Did she not give the greatest gift, the offering of herself as sacrifice for the people, that they may understand the sacred circle which all must walk…live, die, and live again? It’s her darkening time again, once more she makes her descent, leaving the company of her mother Demeter for the embrace of the Chthonic King. The souls of the waiting dead have missed her, and all know She-Who-Comes-Again will walk the circle soon enough.

So break open a pomegranate and raise a glass. Hail Persephone!

Ode to Persephone Witch Hat and Persephone dreaming Necklace found at my Etsy shop


Coastal Sisters said...

This was so very interesting to learn all about Persephone. Of course, I ADORE the hat!
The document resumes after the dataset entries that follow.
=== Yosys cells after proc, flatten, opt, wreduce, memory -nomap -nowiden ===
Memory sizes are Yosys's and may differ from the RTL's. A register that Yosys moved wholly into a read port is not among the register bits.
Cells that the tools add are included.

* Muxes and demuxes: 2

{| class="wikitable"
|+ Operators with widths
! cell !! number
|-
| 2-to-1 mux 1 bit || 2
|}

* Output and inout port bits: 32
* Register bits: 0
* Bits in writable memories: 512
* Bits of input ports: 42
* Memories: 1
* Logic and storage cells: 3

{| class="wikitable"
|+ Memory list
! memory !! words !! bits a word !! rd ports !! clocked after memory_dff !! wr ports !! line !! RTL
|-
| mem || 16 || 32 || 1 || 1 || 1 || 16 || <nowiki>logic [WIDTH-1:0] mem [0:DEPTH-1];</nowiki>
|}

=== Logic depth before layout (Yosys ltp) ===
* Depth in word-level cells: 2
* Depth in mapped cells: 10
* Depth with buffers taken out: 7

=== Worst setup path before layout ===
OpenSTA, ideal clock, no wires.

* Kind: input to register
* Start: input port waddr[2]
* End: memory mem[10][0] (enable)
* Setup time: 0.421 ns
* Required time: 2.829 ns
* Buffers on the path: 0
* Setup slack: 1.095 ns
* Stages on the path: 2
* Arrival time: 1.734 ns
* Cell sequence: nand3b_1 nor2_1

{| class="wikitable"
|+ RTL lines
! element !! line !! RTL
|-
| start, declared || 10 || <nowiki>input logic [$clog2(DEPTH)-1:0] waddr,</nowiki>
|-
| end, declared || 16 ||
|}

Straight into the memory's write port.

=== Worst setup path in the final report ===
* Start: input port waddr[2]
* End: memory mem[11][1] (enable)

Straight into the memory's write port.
<file path="config.mk">
export PLATFORM = sky130hd
export DESIGN_NAME = dsc_cordic_cell
export DESIGN_NICKNAME = d
export VERILOG_FILES = /design/src/dsc_pkg.sv /design/src/dsc_cordic_cell.sv
export SDC_FILE = /design/constraint.sdc
export NUM_CORES = 1
export LEC_CHECK = 0
export ABC_AREA = 1
export BUFFER_PORTS_ARGS = -buffer_cell sky130_fd_sc_hd__buf_4
export CAP_MARGIN = 30
export CORE_ASPECT_RATIO = 2
export CORE_UTILIZATION = 35
export DETAILED_ROUTE_END_ITERATION = 16
export PLACE_DENSITY = 0.58
export REMOVE_ABC_BUFFERS = 1
export SYNTH_ARGS = -nofsm -noshare
export SYNTH_HDL_FRONTEND = slang
export SYNTH_SLANG_ARGS = --single-unit
</file>
<file path="constraint.sdc">
create_clock -name clk -period 6.2 [get_ports clk]
set_input_delay 0.62 -clock clk [delete_from_list [all_inputs] [get_ports clk]]
set_output_delay 0.62 -clock clk [all_outputs]
set_load 0.1 [all_outputs]
</file>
Thank you sweet one for your kind words about my husband's return. He is now home and I could not be happier.


luthien said...

wow!! what a wonderful account of the goddess Persephone! thank you for sharing it ... and today i learned something new :)) i just love your awesome witch's hat!!

stregata said...

Love your sharing of these mysteries and I LOVE the Persephone necklace!

sherry ♥ lee said...

How do you KNOW all this?? I'm just taken away and think it's fabulous!!! Persephone and pomegranate...I bow down and I raise my glass of pom juice to Persephone!! Love your necklace!!!

Such a Wondrous Place this Faery Space said...

Most excellent post dear! Blessings and light to you!

Athena's Armoury said...

Gorgeous post and beautiful pieces to complement it. I always learn so much reading your blog. =)

Gypsy Moon Art Studio said...

Great post!! How did I not know that you had a blog?!!? I just discovered it...call me a space cadet!

The Josie Baggley Company said...

Bonjour la mon petite etincelle sorciere !now now you KNOW that my life has only become enchanted eversince YOU'VE appeared in it!

Anonymous said...

Fascinating! It's remarkable the similarities between ancient beliefs when you study them - truly fascinating!

aquariann said...

Wondrous theme, and so beautifully written! Your blog is always so full of eye and soul candy. Gorgeous necklace and hat!

Heather said...

Beautifully written!
That is my favorit so far, of all your hats!

Cat (darklingwoods) said...

I've always loved Persephone, thank you for this beautiful post!